- Born: Pericles Constantine Pappas July 28, 1931 Cincinnati, Ohio, U.S.
- Died: August 5, 2025 (aged 94) Dayton, Ohio, U.S.
- Education: University of Cincinnati
- Occupation: Physicist
- Spouse: Mary Wulfeck

= Perry Yaney =

American physicist (1931–2025)

Pericles Constantine Pappas (July 28, 1931 – August 5, 2025) was an American physicist.

==Early life and career==
Yaney was born in Cincinnati, Ohio, on July 28, 1931. He attended the University of Cincinnati, earning his BS degree in electrical engineering in 1954 and his PhD degree in physics in 1963.

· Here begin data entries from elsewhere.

## src/rtl/tx_pkg.sv

```systemverilog
// Shared defaults, tap-entry type and accumulator sizing for the QPSK
// polyphase pulse-shaping interpolator.
package tx_pkg;

    localparam int UPSAMPLE_DEF   = 4;
    localparam int NCOEF_DEF      = 24;
    localparam int COEF_NBITS_DEF = 8;
    localparam int COEF_FBITS_DEF = 7;
    localparam int OUT_NBITS_DEF  = 8;
    localparam int OUT_FBITS_DEF  = 6;

    // One entry of a tap line: a null slot contributes nothing to the sum.
    typedef struct packed {
        logic present;
        logic sign;
    } tap_t;

    // NTAPS signed terms of COEF_NBITS each cannot overflow this width.
    function automatic int acc_width(input int coef_nbits, input int ntaps);
        return coef_nbits + $clog2(ntaps) + 1;
    endfunction

endpackage

```

## src/rtl/tx_round_sat.sv

```systemverilog
// Round-half-up, arithmetic shift and clip of one polyphase sum to the
// output sample format.
module tx_round_sat #(
    parameter int IN_W       = 12,
    parameter int COEF_FBITS = 7,
    parameter int OUT_NBITS  = 8,
    parameter int OUT_FBITS  = 6
) (
    input  logic signed [IN_W-1:0]      acc_i,
    output logic signed [OUT_NBITS-1:0] sample_o,
    output logic                        sat_o
);

    localparam int D = COEF_FBITS - OUT_FBITS;
    localparam logic signed [IN_W:0] MAX_V = (IN_W+1)'((2 ** (OUT_NBITS-1)) - 1);
    localparam logic signed [IN_W:0] MIN_V = ~MAX_V;

    logic signed [IN_W:0] wide;
    logic signed [IN_W:0] scaled;

    assign wide = {acc_i[IN_W-1], acc_i};

    generate
        if (D > 0) begin : g_round
            localparam logic signed [IN_W:0] HALF = (IN_W+1)'(2 ** (D-1));
            assign scaled = (wide + HALF) >>> D;
        end else begin : g_pass
            assign scaled = wide;
        end
    endgenerate

    // Clip the scaled value into the signed output range and flag it.
    always_comb begin
        sat_o    = 1'b0;
        sample_o = scaled[OUT_NBITS-1:0];
        if (scaled > MAX_V) begin
            sat_o    = 1'b1;
            sample_o = MAX_V[OUT_NBITS-1:0];
        end else if (scaled < MIN_V) begin
            sat_o    = 1'b1;
            sample_o = MIN_V[OUT_NBITS-1:0];
        end
    end

endmodule

```

## src/rtl/tx_polyfir.sv

```systemverilog
// Two-channel (I/Q) polyphase pulse-shaping interpolator: one symbol per
// UPSAMPLE clocks in, one shaped I/Q sample pair per clock out.
module tx_polyfir
    import tx_pkg::*;
#(
    parameter int UPSAMPLE   = UPSAMPLE_DEF,
    parameter int NCOEF      = NCOEF_DEF,
    parameter int COEF_NBITS = COEF_NBITS_DEF,
    parameter int COEF_FBITS = COEF_FBITS_DEF,
    parameter int OUT_NBITS  = OUT_NBITS_DEF,
    parameter int OUT_FBITS  = OUT_FBITS_DEF,
    parameter logic [NCOEF*COEF_NBITS-1:0] COEF = '0
) (
    input  logic                          clk,
    input  logic                          rst,
    input  logic                          en,
    input  logic [1:0]                    sym_in,
    input  logic                          sym_valid,
    output logic                          sym_ready,
    input  logic                          coef_we,
    input  logic [$clog2(NCOEF)-1:0]      coef_addr,
    input  logic signed [COEF_NBITS-1:0]  coef_data,
    output logic signed [OUT_NBITS-1:0]   out_i,
    output logic signed [OUT_NBITS-1:0]   out_q,
    output logic                          out_valid,
    output logic                          sat_i,
    output logic                          sat_q,
    output logic                          underrun
);

    localparam int NTAPS = NCOEF / UPSAMPLE;
    localparam int ACC_W = acc_width(COEF_NBITS, NTAPS);
    localparam int PW    = $clog2(UPSAMPLE);
    localparam int AW    = $clog2(NCOEF);
    localparam logic [PW-1:0] LAST_PHASE = PW'(UPSAMPLE - 1);

    logic [PW-1:0]                 phase_q, phase_d;
    logic                          slot;
    tap_t                          new_i, new_q;
    tap_t                          taps_i_q [NTAPS];
    tap_t                          taps_q_q [NTAPS];
    logic signed [COEF_NBITS-1:0]  coef_q [NCOEF];

    logic [AW-1:0]                 idx;
    logic signed [ACC_W-1:0]       term;
    logic signed [ACC_W-1:0]       sum_i, sum_q;

    logic signed [OUT_NBITS-1:0]   rs_i, rs_q;
    logic                          rs_sat_i, rs_sat_q;

    logic signed [OUT_NBITS-1:0]   out_i_q, out_q_q;
    logic                          out_valid_q, sat_i_q, sat_q_q, underrun_q;

    // Slot edge detection, handshake and next phase; a missing symbol
    // enters the tap line as a null so stale data never leaks out.
    always_comb begin
        slot          = en && (phase_q == LAST_PHASE);
        sym_ready     = slot;
        phase_d       = (phase_q == LAST_PHASE) ? '0 : phase_q + PW'(1);
        new_i.present = sym_valid;
        new_i.sign    = sym_valid & sym_in[1];
        new_q.present = sym_valid;
        new_q.sign    = sym_valid & sym_in[0];
    end

    // Polyphase sums: tap k uses coef[k*UPSAMPLE + phase], signed by the symbol bit.
    always_comb begin
        sum_i = '0;
        sum_q = '0;
        idx   = '0;
        term  = '0;
        for (int unsigned k = 0; k < NTAPS; k++) begin
            idx  = AW'(k * UPSAMPLE) + AW'(phase_q);
            term = {{(ACC_W-COEF_NBITS){coef_q[idx][COEF_NBITS-1]}}, coef_q[idx]};
            if (taps_i_q[k].present) begin
                sum_i = taps_i_q[k].sign ? sum_i + term : sum_i - term;
            end
            if (taps_q_q[k].present) begin
                sum_q = taps_q_q[k].sign ? sum_q + term : sum_q - term;
            end
        end
    end

    tx_round_sat #(
        .IN_W       (ACC_W),
        .COEF_FBITS (COEF_FBITS),
        .OUT_NBITS  (OUT_NBITS),
        .OUT_FBITS  (OUT_FBITS)
    ) u_rs_i (
        .acc_i    (sum_i),
        .sample_o (rs_i),
        .sat_o    (rs_sat_i)
    );

    tx_round_sat #(
        .IN_W       (ACC_W),
        .COEF_FBITS (COEF_FBITS),
        .OUT_NBITS  (OUT_NBITS),
        .OUT_FBITS  (OUT_FBITS)
    ) u_rs_q (
        .acc_i    (sum_q),
        .sample_o (rs_q),
        .sat_o    (rs_sat_q)
    );

    // Phase, tap lines and registered outputs; everything but the strobes holds while en is low.
    always_ff @(posedge clk or negedge rst) begin
        if (!rst) begin
            phase_q     <= LAST_PHASE;
            out_i_q     <= '0;
            out_q_q     <= '0;
            out_valid_q <= 1'b0;
            sat_i_q     <= 1'b0;
            sat_q_q     <= 1'b0;
            underrun_q  <= 1'b0;
            for (int unsigned k = 0; k < NTAPS; k++) begin
                taps_i_q[k] <= '0;
                taps_q_q[k] <= '0;
            end
        end else begin
            out_valid_q <= en;
            underrun_q  <= slot && !sym_valid;
            if (en) begin
                phase_q <= phase_d;
                out_i_q <= rs_i;
                out_q_q <= rs_q;
                sat_i_q <= rs_sat_i;
                sat_q_q <= rs_sat_q;
                if (slot) begin
                    taps_i_q[0] <= new_i;
                    taps_q_q[0] <= new_q;
                    for (int unsigned k = 1; k < NTAPS; k++) begin
                        taps_i_q[k] <= taps_i_q[k-1];
                        taps_q_q[k] <= taps_q_q[k-1];
                    end
                end
            end
        end
    end

    // Coefficient RAM: reset image has coef[0] in the MSBs; writes ignore en.
    always_ff @(posedge clk or negedge rst) begin
        if (!rst) begin
            for (int unsigned i = 0; i < NCOEF; i++) begin
                coef_q[i] <= COEF[(NCOEF-1-i)*COEF_NBITS +: COEF_NBITS];
            end
        end else if (coef_we && (int'(coef_addr) < NCOEF)) begin
            coef_q[coef_addr] <= coef_data;
        end
    end

    assign out_i     = out_i_q;
    assign out_q     = out_q_q;
    assign out_valid = out_valid_q;
    assign sat_i     = sat_i_q;
    assign sat_q     = sat_q_q;
    assign underrun  = underrun_q;

endmodule
```
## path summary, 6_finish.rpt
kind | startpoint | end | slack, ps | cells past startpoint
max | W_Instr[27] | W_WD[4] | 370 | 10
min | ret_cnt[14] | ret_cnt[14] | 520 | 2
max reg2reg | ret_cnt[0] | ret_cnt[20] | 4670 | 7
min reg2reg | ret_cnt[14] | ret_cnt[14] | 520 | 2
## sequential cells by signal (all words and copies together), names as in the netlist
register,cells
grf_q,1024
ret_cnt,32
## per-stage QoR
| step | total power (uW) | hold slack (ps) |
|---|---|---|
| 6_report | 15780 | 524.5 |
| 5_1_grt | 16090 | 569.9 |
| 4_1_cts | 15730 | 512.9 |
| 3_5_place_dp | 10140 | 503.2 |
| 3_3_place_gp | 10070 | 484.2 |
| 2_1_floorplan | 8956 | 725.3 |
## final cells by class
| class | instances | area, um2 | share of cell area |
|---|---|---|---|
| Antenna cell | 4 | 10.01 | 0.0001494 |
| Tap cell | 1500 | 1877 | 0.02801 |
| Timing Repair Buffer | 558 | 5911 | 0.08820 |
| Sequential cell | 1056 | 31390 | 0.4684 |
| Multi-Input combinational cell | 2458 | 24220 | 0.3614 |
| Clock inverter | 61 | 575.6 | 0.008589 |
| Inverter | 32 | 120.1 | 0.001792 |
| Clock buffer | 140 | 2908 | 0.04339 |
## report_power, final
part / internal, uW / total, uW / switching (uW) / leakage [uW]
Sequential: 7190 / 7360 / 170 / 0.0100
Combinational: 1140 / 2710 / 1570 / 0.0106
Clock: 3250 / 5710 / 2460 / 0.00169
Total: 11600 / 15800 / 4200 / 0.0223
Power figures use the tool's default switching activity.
==> src/rtl/wb_fifo.sv <==
// Small FIFO buffering long-latency results until the write port is free.
module wb_fifo
    import rf_pkg::*;
#(
    parameter int FIFO_DEPTH = 2
) (
    input  logic      clk,
    input  logic      rst,
    input  logic      push,
    input  logic      pop,
    input  lu_entry_t din,
    output lu_entry_t head,
    output logic      full,
    output logic      empty
);
    localparam int PW = $clog2(FIFO_DEPTH);
    localparam logic [PW:0] PTR_ONE = 1;

    lu_entry_t   mem [FIFO_DEPTH];
    logic [PW:0] wr_ptr;
    logic [PW:0] rd_ptr;

    always_ff @(posedge clk) begin
        if (rst) begin
            wr_ptr <= '0;
            rd_ptr <= '0;
        end else begin
            if (push) wr_ptr <= wr_ptr + PTR_ONE;
            if (pop)  rd_ptr <= rd_ptr + PTR_ONE;
        end
    end

    // NOTE: storage is deliberately not reset; the pointers alone decide which entries are valid.
    always_ff @(posedge clk) begin
        if (push) mem[wr_ptr[PW-1:0]] <= din;
    end

    // Extra pointer bit distinguishes full from empty when the indices match.
    assign head  = mem[rd_ptr[PW-1:0]];
    assign empty = (wr_ptr == rd_ptr);
    assign full  = (wr_ptr[PW] != rd_ptr[PW]) && (wr_ptr[PW-1:0] == rd_ptr[PW-1:0]);
endmodule

==> src/rtl/rf_wb_arbiter.sv <==
// Arbitrates the single register-file write port between pipeline writeback and
// buffered long-latency results, and tracks registers with pending LU results.
module rf_wb_arbiter
    import rf_pkg::*;
#(
    parameter int ADDRESS_WIDTH = 5,
    parameter int DATA_WIDTH    = 32,
    parameter int FIFO_DEPTH    = 2,
    parameter int STARVE_LIMIT  = 4
) (
    input  logic                     clk,
    input  logic                     rst,
    input  logic                     pipe_we,
    input  logic [ADDRESS_WIDTH-1:0] pipe_rd,
    input  logic [DATA_WIDTH-1:0]    pipe_wd,
    input  logic                     lu_issue,
    input  logic [ADDRESS_WIDTH-1:0] lu_issue_rd,
    input  logic                     lu_valid,
    input  logic [ADDRESS_WIDTH-1:0] lu_rd,
    input  logic [DATA_WIDTH-1:0]    lu_wd,
    output logic                     lu_ready,
    input  logic [ADDRESS_WIDTH-1:0] dec_rs1,
    input  logic [ADDRESS_WIDTH-1:0] dec_rs2,
    input  logic [ADDRESS_WIDTH-1:0] dec_rd,
    output logic                     hazard,
    output logic                     wb_stall,
    output logic                     rf_we,
    output logic [ADDRESS_WIDTH-1:0] rf_ad,
    output logic [DATA_WIDTH-1:0]    rf_wd
);
    localparam int NREG = 2 ** ADDRESS_WIDTH;
    localparam int CW   = $clog2(STARVE_LIMIT + 1);
    localparam logic [CW-1:0] CNT_MAX = CW'(STARVE_LIMIT);
    localparam logic [CW-1:0] CNT_ONE = 1;

    lu_entry_t       head;
    logic            full;
    logic            empty;
    logic            push;
    logic            pop;
    logic            pipe_go;
    logic            starved;
    logic [CW-1:0]   starve_cnt;
    logic [NREG-1:0] busy;
    logic [NREG-1:0] busy_next;
    wb_req_t         sel;

    wb_fifo #(.FIFO_DEPTH(FIFO_DEPTH)) u_fifo (
        .clk   (clk),
        .rst   (rst),
        .push  (push),
        .pop   (pop),
        .din   ('{rd: lu_rd, wd: lu_wd}),
        .head  (head),
        .full  (full),
        .empty (empty)
    );

    assign starved  = (starve_cnt == CNT_MAX);
    assign wb_stall = starved && !rst;
    assign lu_ready = !full && !rst;
    assign push     = lu_valid && lu_ready;
    // A pipeline write to x0 is treated as idle so a buffered result can drain.
    assign pipe_go  = pipe_we && !wb_stall && (pipe_rd != '0);

    // NOTE: every combinational output gets a default first, so no path can infer a latch.
    always_comb begin
        sel = '{we: 1'b0, rd: '0, wd: '0};
        pop = 1'b0;
        if (!rst) begin
            if (pipe_go) begin
                sel = '{we: 1'b1, rd: pipe_rd, wd: pipe_wd};
            end else if (!empty) begin
                pop = 1'b1;
                sel = '{we: (head.rd != '0), rd: head.rd, wd: head.wd};
            end
        end
    end

    assign rf_we = sel.we;
    assign rf_ad = sel.rd;
    assign rf_wd = sel.wd;

    // Set is applied after clear so a same-cycle reissue keeps the register busy.
    always_comb begin
        busy_next = busy;
        if (pop) busy_next[head.rd] = 1'b0;
        if (lu_issue && (lu_issue_rd != '0)) busy_next[lu_issue_rd] = 1'b1;
        busy_next[0] = 1'b0;
    end

    // NOTE: sequential state uses non-blocking assignments so all registers update together at the edge.
    always_ff @(posedge clk) begin
        if (rst) begin
            busy       <= '0;
            starve_cnt <= '0;
        end else begin
            busy <= busy_next;
            if (pop) begin
                starve_cnt <= '0;
            end else if (!empty && !starved) begin
                starve_cnt <= starve_cnt + CNT_ONE;
            end
        end
    end

    assign hazard = !rst && (busy[dec_rs1] || busy[dec_rs2] || busy[dec_rd]);

    // The pipeline must honour wb_stall; a write presented anyway is dropped.
    assert property (@(posedge clk) disable iff (rst) !(pipe_we && wb_stall));
endmodule
==> config.mk <==
export PLATFORM = sky130hd
export DESIGN_NAME = rf_wb_arbiter
export DESIGN_NICKNAME = d
export VERILOG_FILES = /design/src/rtl/rf_pkg.sv /design/src/rtl/wb_fifo.sv /design/src/rtl/rf_wb_arbiter.sv
export SDC_FILE = /design/constraint.sdc
export NUM_CORES = 1
export LEC_CHECK = 0
export ABC_AREA = 1
export BUFFER_PORTS_ARGS = -buffer_cell sky130_fd_sc_hd__buf_2
export CORE_AREA = 2 2 126 128
export CTS_BUF_LIST = sky130_fd_sc_hd__clkbuf_8
export CTS_CLUSTER_SIZE = 14
export DETAILED_ROUTE_END_ITERATION = 8
export DIE_AREA = 0 0 128 130
export GPL_TIMING_DRIVEN = 1
export HOLD_SLACK_MARGIN = 0.12
export PLACE_DENSITY_LB_ADDON = 0.15
export SETUP_SLACK_MARGIN = 0.2
export SYNTH_ARGS = -nofsm -noshare
export SYNTH_HDL_FRONTEND = slang
export SYNTH_SLANG_ARGS = --single-unit
==> constraint.sdc <==
create_clock -name clk -period 4.7 [get_ports clk]
set_clock_uncertainty 0.15 [all_clocks]
set_input_delay 0.235 -clock clk [delete_from_list [all_inputs] [get_ports clk]]
set_output_delay 0.235 -clock clk [all_outputs]
set_load 0.02 [all_outputs]
## config.mk

```make
export PLATFORM = sky130hd
export DESIGN_NAME = lf_sub16_pipe
export DESIGN_NICKNAME = d
export VERILOG_FILES = /design/src/rtl/lf_sub16_pipe.sv
export SDC_FILE = /design/constraint.sdc
export NUM_CORES = 1
export LEC_CHECK = 0
export CAP_MARGIN = 20
export CORE_MARGIN = 2
export CORE_UTILIZATION = 30
export CTS_CLUSTER_DIAMETER = 80
export DETAILED_ROUTE_END_ITERATION = 12
export DONT_BUFFER_PORTS = 1
export PLACE_DENSITY = 0.52
export RECOVER_POWER = 100
export SLEW_MARGIN = 40
export SYNTH_ARGS = -nofsm -noshare
export SYNTH_HDL_FRONTEND = slang
export SYNTH_SLANG_ARGS = --single-unit
```

## constraint.sdc

```tcl
create_clock -name clk -period 4.5 [get_ports clk]
set_input_delay 0.45 -clock clk [delete_from_list [all_inputs] [get_ports clk]]
set_output_delay 0.45 -clock clk [all_outputs]
set_load 0.01 [all_outputs]
```
<file path="config.mk">
export PLATFORM = sky130hd
export DESIGN_NAME = xtop_run_ctrl_flat
export DESIGN_NICKNAME = d
export VERILOG_FILES = /design/src/rtl/xtop_run_ctrl_if.sv /design/src/rtl/xtop_run_ctrl.sv /design/src/flat_wrapper.sv
export SDC_FILE = /design/constraint.sdc
export NUM_CORES = 1
export LEC_CHECK = 0
export ABC_AREA = 1
export CORE_AREA = 2 2 120 122
export DETAILED_ROUTE_END_ITERATION = 16
export DIE_AREA = 0 0 122 124
export PLACE_DENSITY = 0.89
export SYNTH_ARGS = -nofsm -noshare
export SYNTH_HDL_FRONTEND = slang
export SYNTH_SLANG_ARGS = --single-unit
</file>
<file path="constraint.sdc">
create_clock -name clk -period 10.8 [get_ports clk]
set_clock_uncertainty 0.05 [all_clocks]
set_input_delay 3.24 -clock clk [delete_from_list [all_inputs] [get_ports clk]]
set_output_delay 3.24 -clock clk [all_outputs]
set_load 0.02 [all_outputs]
</file>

Yaney served as a professor in the department of physics at the University of Dayton from 1975 until his retirement in June 2004. After retiring as a professor, in the same year, he was named a fellow of the American Physical Society, "for outstanding contributions to the development of physicists through teaching, research and service; performing significant and long-standing activities in the service of the physics community and mentoring a generation of electro-optics students".

==Personal life and death==
Yaney was married to Mary Wulfeck. Their marriage lasted until Yaney's death in 2025.

Yaney died in Dayton, Ohio on August 5, 2025, at the age of 94.